Purpose of the Study:
- To develop and evaluate a machine learning model for predicting COVID-19 patient risk of ICU admission during hospitalization.
- To assess the model's performance in identifying patients requiring critical care.
Main Methods:
- Retrospective cohort study involving adult COVID-19 patients from three Spanish hospitals (n=1272 for development, n=550 for validation).
- Development and validation of a classification model using machine learning techniques.
- Evaluation of model performance using metrics such as sensitivity, specificity, and area under the curve (AUC).
Main Results:
- A LightGBM model incorporating 40 variables demonstrated high predictive performance.
- The model achieved an AUC of 1.00 (0.99-1.0), specificity of 0.99 (0.97-1.00), and sensitivity of 0.92 (0.86-0.98) on the test dataset.
Conclusions:
- A highly accurate model for predicting ICU admission in hospitalized COVID-19 patients was successfully developed.
- Early identification and prioritization of high-risk patients facilitate appropriate care allocation, especially during periods of healthcare system pressure.
Abstract:
Background: The COVID-19 pandemic clearly posed a global challenge to healthcare systems, where the allocation of limited resources had important logistical and ethical implications.

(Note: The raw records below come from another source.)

===== flow/run.sh =====
#!/bin/bash
# OpenROAD 26Q1-2900-gdf79404cd8, Yosys 0.63+post, stock flow scripts
make -C /OpenROAD-flow-scripts/flow DESIGN_CONFIG=/design/flow/config.mk WORK_HOME=/design/flow/orfs finish

===== flow/config.mk =====
export PLATFORM = sky130hd
export DESIGN_NAME = mux2to1_32
export DESIGN_NICKNAME = mux2to1_32
export VERILOG_FILES = /design/flow/design.v
export SDC_FILE = /design/flow/constraint.sdc
export NUM_CORES = 4
export LEC_CHECK = 1
export CORE_AREA = 10 10 71 71
export DIE_AREA = 0 0 81 81

===== flow/constraint.sdc =====
current_design mux2to1_32

set clk_period 1.0
set clk_io_pct 0.2

create_clock -name clk0 -period $clk_period

set non_clock_inputs [all_inputs -no_clocks]
set_input_delay [expr $clk_period * $clk_io_pct] -clock clk0 $non_clock_inputs
set_output_delay [expr $clk_period * $clk_io_pct] -clock clk0 [all_outputs]

===== flow/design.v =====
`default_nettype none
module mux2to1(output out, input s, input in0, input in1);
    assign out = s ? in1 : in0;
endmodule
module mux2to1_5(output [4:0] out, input s, input [4:0] in0, input [4:0] in1);
    assign out = s ? in1 : in0;
endmodule
module mux2to1_32(output [31:0] out, input s, input [31:0] in0, input [31:0] in1);
    assign out = s ? in1 : in0;
endmodule

==> impl_metrics.json <==
{
  "status": "finished with violations",
  "violations": "negative setup slack",
  "yosysMostFrequentCell": "mux2_4",
  "num_rows": 22,
  "p_total_uw": 623.8,
  "ys_sh_simple": 0,
  "netlist_area_um2": 544.3,
  "synth.distinct_cells": 4,
  "mi_logic_area_um2": 476.7,
  "vias": 715,
  "crit_family": "buffers and inverters",
  "syn_inst": 36,
  "grt_pass1_wl_um": 4140,
  "cp.arrival_ns": 0.98,
  "via_per_inst": 3.824,
  "initialDrtViolationCount": 3,
  "final-max-slew-violation-count": 0,
  "rsz0062_at_grt": "true",
  "leakagePower_uw": 0.0008722,
  "fillers": 357,
  "ir_worst_vdd_mv": 0.1688,
  "setup_viol": 32,
  "fa_ha_area_frac": 0,
  "cp_slowest_stage_delay_ns": 0.29,
  "required_ns": 0.80,
  "crit_buf_inv": 4,
  "synthTopLogicFamily": "multiplexers",
  "fp_util": 0.1498,
  "ioPinCount": 97,
  "min_from": "in1[29]",
  "synth.area.top_cells": "mux2_4, buf_12, mux2_2, buf_6",
  "ys_top_cells_by_count": "mux2_4, buf_12, mux2_2",
  "top_usage_layer": "met2",
  "drcViolationCount": 0,
  "power_density_nw_per_um2": 392.3,
  "die_area_um2": 6561,
  "ys_sh_xor": 0,
  "antenna_cells": 0,
  "use_met2": 0.1425,
  "wirelength_um": 2877,
  "crit_path_max_fanout": 6,
  "postSynthAreaPerCell_um2": 15.12,
  "postLayoutCoreUtil": 0.4377,
  "port_buffers": 97,
  "yosysSeqAreaShare": 0,
  "yosys-stat-cells": 36,
  "grtUsageMet1": 0.09026,
  "firstDrtPassIters": 2,
  "drtAntennaViolNets": 0,
  "hold_viol": 0,
  "grt_pass1_vias": 764,
  "ys_area_um2": 544.3,
  "mux_area_frac": 0.8690,
  "flops": 0,
  "fp.dieH_um": 81,
  "warnings": 34,
  "worst-setup-path-type": "primary input to output port",
  "min_period_ns": 1.179,
  "area_growth_pct": 192.2,
  "grt_usage": 0.07789,
  "yosys_warnings": 0,
  "startpoint": "s",
  "aoi_share": 0,
  "ctsHoldBuffers": 0,
  "dpl.hpwl_um": 2496,
  "hp-class": "primary input to output port",
  "tightest_slew_ns": 0.08696,
  "maxCapViolCount": 0,
  "wl_per_cell_um": 15.39,
  "place_ws_ns": -0.5123,
  "met3_usage": 0.02784,
  "fmaxAchievable_mhz": 848.1,
  "critPathCaptureType": "output port",
  "drive_gt1_frac": 0.5396,
  "worst_slack_ns": -0.1791,
  "path_cells": "buf_12 -> buf_12 -> buf_12 -> mux2_4 -> buf_6",
  "critPathLaunchType": "primary input",
  "coreArea_um2": 3633,
  "cpMostUsedCell": "buf_12",
  "die_w_um": 81,
  "timing.hold.ws_ns": 0.6905,
  "clock_buffers": 0,
  "place_congestion": 0.8322,
  "antenna_found_initial": 0,
  "grt_max_degree": 11,
  "overflow": 0,
  "crit_path_top_delay_cell": "mux2_4",
  "finalCritPeriodShare": 1.179,
  "largest_area_cell": "mux2_4",
  "flop_area_um2": 0,
  "maxSlewHeadroom": 0.9420,
  "top_area_frac": 0.8276
}
## cells by family after synthesis
logic type             Yosys count
buffers and inverters            4
multiplexers                    32
## what timing repair did
item	in CTS	in global routing
gates resized	171	10
cloned	2	0
setup buffers	5	1
pin swaps	0	0
endpoints found under the setup margin	32	32
## metrics by stage
step | TNS (ns) | cells | instance area [um2]
detailed placement | -15.81 | 179 | 1539
floorplan | 0 | 36 | 544.3
global route | -3.864 | 187 | 1590
CTS | -3.621 | 186 | 1538
global placement | -15.61 | 179 | 1539
finish | -3.304 | 187 | 1590
## metal layers
metal  wire length [um]  vias up
met4                  0        0
met5                  0        -
met2               1452       50
met3                350        0
li1                   -      345
met1               1075      320
## layout by cell type (no fill, tap or decap), drive strengths merged
| master | instances |
|---|---|
| mux2 | 32 |
| dlygate4sd2 | 51 |
| clkdlybuf4s50 | 9 |
| buf | 43 |
| dlymetal6s2s | 4 |
## path summary, 6_finish.rpt
kind	end	slack, ns	cells past startpoint
worst max-delay path	out[4]	-0.18	5
worst min-delay path	out[29]	0.69	3
## tightest hold or removal path, cell delays in order
cell	delay, ns
dlymetal6s2s_1	0.08
mux2_4	0.13
buf_2	0.08
## cell type report
type | instances | share of cell area
tap | 48 | 0.03777
multi-input combinational | 32 | 0.2998
timing repair buffer | 107 | 0.6625
## report_power, final
part / switching, uW / internal [uW] / leakage [uW] / total [uW]
clock: 0 / 0 / 0 / 0
combinational: 137 / 487 / 0.000872 / 624
sequential: 0 / 0 / 0 / 0
total: 137 / 487 / 0.000872 / 624
Power figures rest on the tool's default switching activity, not on a simulated workload.
===== /design/flow/design.v =====
module lfsr (clk, rst, out);
parameter OUT_SIZE=8;
parameter LFSR_POLY='b1101000000001000;
parameter LFSR_SEED = 'b1;
localparam LFSR_SIZE=$clog2(LFSR_POLY);
input clk;
input rst;
output [OUT_SIZE-1:0] out;
reg [LFSR_SIZE-1:0] LFSR;
assign out = LFSR[OUT_SIZE-1:0];
wire LFSR_next;
assign LFSR_next = ^(LFSR & LFSR_POLY);
always @(posedge clk or posedge rst) begin
    if (rst) begin
	    LFSR <= LFSR_SEED;
	end
	else begin
		LFSR <= {LFSR[LFSR_SIZE-2:0], LFSR_next};
	end
end
endmodule
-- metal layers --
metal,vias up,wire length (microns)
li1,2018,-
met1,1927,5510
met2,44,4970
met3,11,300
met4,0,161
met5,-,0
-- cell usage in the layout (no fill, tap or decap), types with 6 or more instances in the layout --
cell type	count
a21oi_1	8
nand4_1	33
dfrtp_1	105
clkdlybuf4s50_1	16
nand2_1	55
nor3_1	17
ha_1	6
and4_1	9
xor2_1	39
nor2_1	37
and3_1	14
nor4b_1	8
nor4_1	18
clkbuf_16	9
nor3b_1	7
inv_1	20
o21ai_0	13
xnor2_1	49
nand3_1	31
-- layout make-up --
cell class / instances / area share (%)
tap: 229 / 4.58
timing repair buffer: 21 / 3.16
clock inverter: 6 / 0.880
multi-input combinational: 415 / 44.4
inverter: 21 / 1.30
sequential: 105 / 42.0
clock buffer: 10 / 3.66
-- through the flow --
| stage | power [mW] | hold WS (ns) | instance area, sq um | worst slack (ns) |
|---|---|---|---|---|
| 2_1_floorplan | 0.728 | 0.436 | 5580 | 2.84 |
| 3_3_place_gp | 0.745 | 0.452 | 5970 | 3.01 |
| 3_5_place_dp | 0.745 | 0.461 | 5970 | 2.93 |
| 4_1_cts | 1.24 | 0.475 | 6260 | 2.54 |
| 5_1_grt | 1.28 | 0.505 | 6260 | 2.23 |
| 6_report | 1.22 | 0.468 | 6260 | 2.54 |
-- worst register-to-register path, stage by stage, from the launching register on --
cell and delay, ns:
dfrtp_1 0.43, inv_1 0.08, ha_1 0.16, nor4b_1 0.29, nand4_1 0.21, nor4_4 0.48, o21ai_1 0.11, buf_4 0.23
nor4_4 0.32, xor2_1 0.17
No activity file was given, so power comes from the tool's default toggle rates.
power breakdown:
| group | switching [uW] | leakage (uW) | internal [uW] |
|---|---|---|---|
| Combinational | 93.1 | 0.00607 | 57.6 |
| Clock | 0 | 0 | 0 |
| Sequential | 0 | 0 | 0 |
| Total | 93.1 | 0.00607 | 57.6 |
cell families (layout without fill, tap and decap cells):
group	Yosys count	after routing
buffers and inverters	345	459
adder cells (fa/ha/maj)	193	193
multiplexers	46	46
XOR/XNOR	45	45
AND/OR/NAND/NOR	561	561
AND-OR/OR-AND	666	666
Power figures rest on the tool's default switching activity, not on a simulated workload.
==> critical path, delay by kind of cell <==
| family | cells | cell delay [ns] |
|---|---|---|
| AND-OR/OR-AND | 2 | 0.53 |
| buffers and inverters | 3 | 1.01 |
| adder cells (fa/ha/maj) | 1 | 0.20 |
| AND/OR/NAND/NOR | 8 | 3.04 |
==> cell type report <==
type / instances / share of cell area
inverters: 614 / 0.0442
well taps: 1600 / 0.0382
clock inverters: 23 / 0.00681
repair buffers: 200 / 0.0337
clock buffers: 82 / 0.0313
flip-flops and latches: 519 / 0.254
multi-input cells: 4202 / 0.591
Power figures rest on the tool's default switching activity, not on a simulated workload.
`flow/run.sh`:
```
#!/bin/bash
# OpenROAD 26Q1-2900-gdf79404cd8, Yosys 0.63+post, stock flow scripts
make -C /OpenROAD-flow-scripts/flow DESIGN_CONFIG=/design/flow/config.mk WORK_HOME=/design/flow/orfs finish
```
`flow/config.mk`:
```
export PLATFORM = sky130hd
export DESIGN_NAME = reg_file
export DESIGN_NICKNAME = reg_file
export VERILOG_FILES = /design/flow/design.v
export SDC_FILE = /design/flow/constraint.sdc
export NUM_CORES = 4
export LEC_CHECK = 1
export CORE_UTILIZATION = 40
```
`flow/constraint.sdc`:
```
current_design reg_file

set clk_period 6.5
set clk_io_pct 0.2

create_clock -name clk0 -period $clk_period [get_ports {clk}]

set non_clock_inputs [all_inputs -no_clocks]
set_input_delay [expr $clk_period * $clk_io_pct] -clock clk0 $non_clock_inputs
set_output_delay [expr $clk_period * $clk_io_pct] -clock clk0 [all_outputs]
```
`flow/design.v`:
```
module reg_file (clk,rst,rs1,rs2,rd,write_data,reg_write,rs1_data,rs2_data);
    input  clk,rst,reg_write;
    input [4:0]  rs1,rs2,rd;
    input [31:0] write_data;
    output [31:0] rs1_data,rs2_data;
     reg [31:0] regs [0:31];
    integer i;
    assign rs1_data = (rs1 == 0) ? 32'd0 : regs[rs1];
    assign rs2_data = (rs2 == 0) ? 32'd0 : regs[rs2];
    always @(posedge clk or posedge rst) begin
        if (rst) begin
            for (i = 0; i < 32; i = i + 1)
                regs[i] <= 32'd0;
        end else if (reg_write && (rd != 0)) begin
            regs[rd] <= write_data;
        end
    end
endmodule
```
==> flow_summary.json <==
{
  "outcome": "finished, final reports clean",
  "placed_area_um2": 56500,
  "ir_drop_mv": 0.246,
  "power_density_nw_per_um2": 301,
  "grt_pass1_wl_mm": 393,
  "postSynthSeqShare_pct": 48.0,
  "p_int_mw": 12.7,
  "yosys_area_um2": 51700,
  "hold_ws_ns": 0.508,
  "final_area_um2": 60500,
  "io_pins": 114,
  "min_period_ns": 6.07,
  "critical_path_required_ns": 5.20,
  "end_kind": "output port",
  "seq_power_share_pct": 47.4,
  "ys_cells": 4649,
  "grt_pass1_vias": 46200,
  "track_usage_pct": 45.9,
  "largest_register": "regs",
  "synth-xor-area-share_pct": 0,
  "regArea_um2": 24800,
  "clock_power_share_pct": 37.5,
  "finalHoldViolations": 0,
  "crit_path_max_fanout": 21,
  "synth_cell_type_count": 73,
  "maxSlewViolCount": 0,
  "max_freq_mhz": 165,
  "cp.depth": 8,
  "cts.sinks": 992,
  "openroad.warnings": 46,
  "vias": 47700,
  "drive_gt1_share_pct": 34.7,
  "hold_buffers": 0,
  "drc": 0,
  "std_cell_rows": 131,
  "core_area_um2": 128000,
  "reg.largest.list": "regs: 992 flops",
  "drtPass1Iterations": 10,
  "synthArstFlopShare_pct": 100,
  "crit_buf_inv": 3,
  "antenna_found_initial": 22,
  "logic_area_um2": 25200,
  "fp_util_pct": 40.4,
  "syn-cell-area_um2": 51700,
  "maxCapViolations": 0,
  "ys_sh_simple_pct": 15.0,
  "slew_headroom_pct": 15.6,
  "grt_max_degree": 120,
  "slowest_stage": "nor2_2",
  "path_class": "in2out",
  "drt-total-wl_mm": 291,
  "top_layer": "met5",
  "die-height_um": 362,
  "switching_share_pct": 30.4,
  "edf_count": 0,
  "cts_tree": "done",
  "ys_ff": 992,
  "worst_pin_slew_ns": 1.25,
  "comb_power_share_pct": 15.1,
  "h-tree-depth": 3,
  "syn_avg_cell_area_um2": 11.1,
  "cts.clk_slew.worst_paths_ns": 0.06,
  "syn_to_final_growth_pct": 17.0,
  "max_stage_delay_ns": 0.86,
  "overflow": 0,
  "die-area_um2": 131000,
  "antenna_left": 0,
  "rsz0062_at_grt": "no",
  "gp_congestion": 1.08,
  "chipWidth_um": 362,
  "largest_reg_flops": 992,
  "wl_met1_mm": 102,
  "port_buffers": 113,
  "top_logic_kind": "multiplexers",
  "netlist_instances": 4649,
  "via_per_inst": 7.32,
  "numCtsBuffers": 112,
  "finalSetupViolCount": 0,
  "synthMuxAreaShare_pct": 21.8,
  "met3WireLength_mm": 49.5,
  "cp_data_arrival_time_ns": 4.77,
  "power_mw": 18.2,
  "postCtsSetupBuffers": 0,
  "worstSkewPairLatency_ns": 0.77,
  "avgRoutedWirePerCell_um": 44.7,
  "hold_class": "reg2reg",
  "yosys_warnings": 2,
  "p_leak_nw": 26.1,
  "critPathTopFamily": "simple AND/OR/NAND/NOR gates",
  "fillers": 11500,
  "r2r_cells": 1,
  "wl_met2_mm": 115,
  "crit_path_cell_trace": "buf_2 -> or3b_1 -> nor2_2 -> buf_4 -> a22oi_1 -> and4_1 -> a31oi_1 -> clkdlybuf4s50_1",
  "cts.repair.resized": 0,
  "synthFlopType": "dfrtp_1",
  "finalClockPeriodUsage_pct": 93.4,
  "fin_util_pct": 47.3,
  "adder_share_pct": 0,
  "setup_tns_ns": 0,
  "hold_depth": 1,
  "cp-start-kind": "input pin",
  "cts_root_buf": "clkbuf_16",
  "clk_path_buf_depth": 3,
  "skew_ns": 0,
  "drt_iter0_markers": 6464,
  "p_sw_mw": 5.53,
  "dp_hpwl_mm": 184,
  "ys_sh_aoi_pct": 11.0
}
[layout make-up]
type	instances	area share, %
antenna	23	0.0952
clock buffer	151	5.31
clock inverter	58	1.22
inverter	20	0.130
multi-input combinational	3133	41.6
sequential	992	41.0
tap	1662	3.44
timing repair buffer	468	7.12
[cell families (layout without fill, tap and decap cells)]
kind of cell / Yosys count / after routing
buf+inv: 524 / 697
simple gates: 1384 / 1384
other cells: 0 / 23
flops: 992 / 992
compound gates: 749 / 749
mux: 1000 / 1000
[cell usage in the layout (no fill, tap or decap), types with 67 or more instances in the layout]
cell type / count
mux2_2: 993
dfrtp_1: 992
nand3_1: 596
a22oi_1: 356
buf_4: 313
and3_1: 229
nand4_1: 184
clkbuf_16: 112
clkdlybuf4s50_1: 104
a21oi_1: 77
nand2_1: 72
a2111oi_0: 67
[synth_stat cells (all sizes together) (33+ instances only)]
library cell  number  share of area [%]
a31oi             56               0.68
a21oi             77               0.75
nor4              40               0.50
nand2             86               0.62
mux2             995                 22
clkbuf           293                2.1
nor2              74               0.57
a22o              45               0.76
and3             232                2.8
buf              211                1.9
nand3            598                5.8
nand4            184                2.2
and4              49               0.83
a22oi            356                5.2
a222oi            33               0.64
dfrtp            992                 48
a2111oi           71                1.3
[per-layer routing]
metal / track usage [%] / up-vias
met4: 27.8 / 34
li1: - / 18000
met1: 57.9 / 24000
met2: 59.6 / 4242
met3: 28.3 / 1379
met5: 2.81 / -
[power by group through the flow]
stage	logic, mW	registers [mW]	clock network, mW
after global routing	2.87	8.72	7.10
final	2.75	8.63	6.83
after CTS	2.67	8.56	6.86
[metrics by stage]
step | std cells | worst slack, ns
final | 6507 | 0.426
after global routing | 6485 | 0.482
after CTS | 6484 | 0.654
after detailed placement | 6275 | 0.656
after global placement | 6275 | 0.667
after floorplan | 4649 | -8.47
[path summary, 6_finish.rpt]
path,to,startpoint,slack (ns)
max in group asynchronous,regs[25][0],rst,3.65
min,regs[5][11],regs[5][11],0.51
min reg2reg,regs[5][11],regs[5][11],0.51
min in group asynchronous,regs[28][17],rst,0.96
max reg2reg,regs[6][11],regs[6][11],5.57
max,rs1_data[9],rs1[2],0.43
==> flow/design.v <==
package alu_opcodes_pkg;
localparam ALU_OP_WIDTH = 5;
localparam ALU_ADD  = 5'b00000;
localparam ALU_SUB  = 5'b01000;
localparam ALU_XOR  = 5'b00100;
localparam ALU_OR   = 5'b00110;
localparam ALU_AND  = 5'b00111;
localparam ALU_SRA  = 5'b01101;
localparam ALU_SRL  = 5'b00101;
localparam ALU_SLL  = 5'b00001;
localparam ALU_LTS  = 5'b11100;
localparam ALU_LTU  = 5'b11110;
localparam ALU_GES  = 5'b11101;
localparam ALU_GEU  = 5'b11111;
localparam ALU_EQ   = 5'b11000;
localparam ALU_NE   = 5'b11001;
localparam ALU_SLTS = 5'b00010;
localparam ALU_SLTU = 5'b00011;
endpackage
package csr_pkg;
  localparam CSR_RW          = 3'b001;
  localparam CSR_RS          = 3'b010;
  localparam CSR_RC          = 3'b011;
  localparam CSR_RWI         = 3'b101;
  localparam CSR_RSI         = 3'b110;
  localparam CSR_RCI         = 3'b111;
  localparam MIE_ADDR        = 12'h304;
  localparam MTVEC_ADDR      = 12'h305;
  localparam MSCRATCH_ADDR   = 12'h340;
  localparam MEPC_ADDR       = 12'h341;
  localparam MCAUSE_ADDR     = 12'h342;
endpackage
module MAIN_MEM 
(
input  logic        clk,
input  logic [31:0] address,
input  logic        request,
input  logic        write,
input  logic [31:0] write_data,
output logic [31:0] async_read_data,
output logic [31:0] sync_read_data
);
localparam v = 256;
logic [31:0] meme [v-1:0];
always_ff @(posedge clk) begin
  if (request) begin
    if (write) begin
      meme[address-1] <= write_data;
    end 
    else begin
      sync_read_data <= meme[address-1];
    end
  end
end
assign async_read_data = meme[address-1];
endmodule
==> flow/run.sh <==
#!/bin/bash
# OpenROAD 26Q1-2900-gdf79404cd8, Yosys 0.63+post, stock flow scripts
make -C /OpenROAD-flow-scripts/flow DESIGN_CONFIG=/design/flow/config.mk WORK_HOME=/design/flow/orfs finish
==> flow/config.mk <==
export PLATFORM = sky130hd
export DESIGN_NAME = MAIN_MEM
export DESIGN_NICKNAME = MAIN_MEM
export VERILOG_FILES = /design/flow/design.v
export SDC_FILE = /design/flow/constraint.sdc
export NUM_CORES = 4
export LEC_CHECK = 1
export CORE_UTILIZATION = 40
export SYNTH_MEMORY_MAX_BITS = 65536
==> flow/constraint.sdc <==
current_design MAIN_MEM

set clk_period 239.0
set clk_io_pct 0.2

create_clock -name clk0 -period $clk_period [get_ports {clk}]

set non_clock_inputs [all_inputs -no_clocks]
set_input_delay [expr $clk_period * $clk_io_pct] -clock clk0 $non_clock_inputs
set_output_delay [expr $clk_period * $clk_io_pct] -clock clk0 [all_outputs]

Detecting and prioritizing the population at risk of intensive care unit (ICU) admission is the first step to being able to care for the most vulnerable people and avoid unnecessary consumption of resources by mildly ill patients. Objective: To create a model, using machine learning techniques, capable of identifying the risk of admission to the ICU throughout the hospital stay of the COVID patient and to evaluate the performance of the model. Methods: A retrospective cohort design was used to develop and validate a classification model of adult COVID-19 patients with or without risk of ICU admission. Data from three hospitals in Spain were used to develop the model (n = 1272) and for subsequent external validation (n = 550). Sensitivity, specificity, positive and negative predictive value, accuracy, F1 score, Youden index and area under the curve of the model were evaluated. Results: The LightGBM model, incorporating 40 variables, was used. The area under the curve obtained by the model when the test dataset was used was 1.00 (0.99-1.0), specificity 0.99 (0.97-1.00) and sensitivity 0.92 (0.86-0.98). Conclusions: A model for predicting ICU admission of hospitalized COVID-19 patients was created with very good results. The identification and prioritization of COVID-19 patients at risk of ICU admission allows the right care to be provided to those who are most in need when the healthcare system is under pressure.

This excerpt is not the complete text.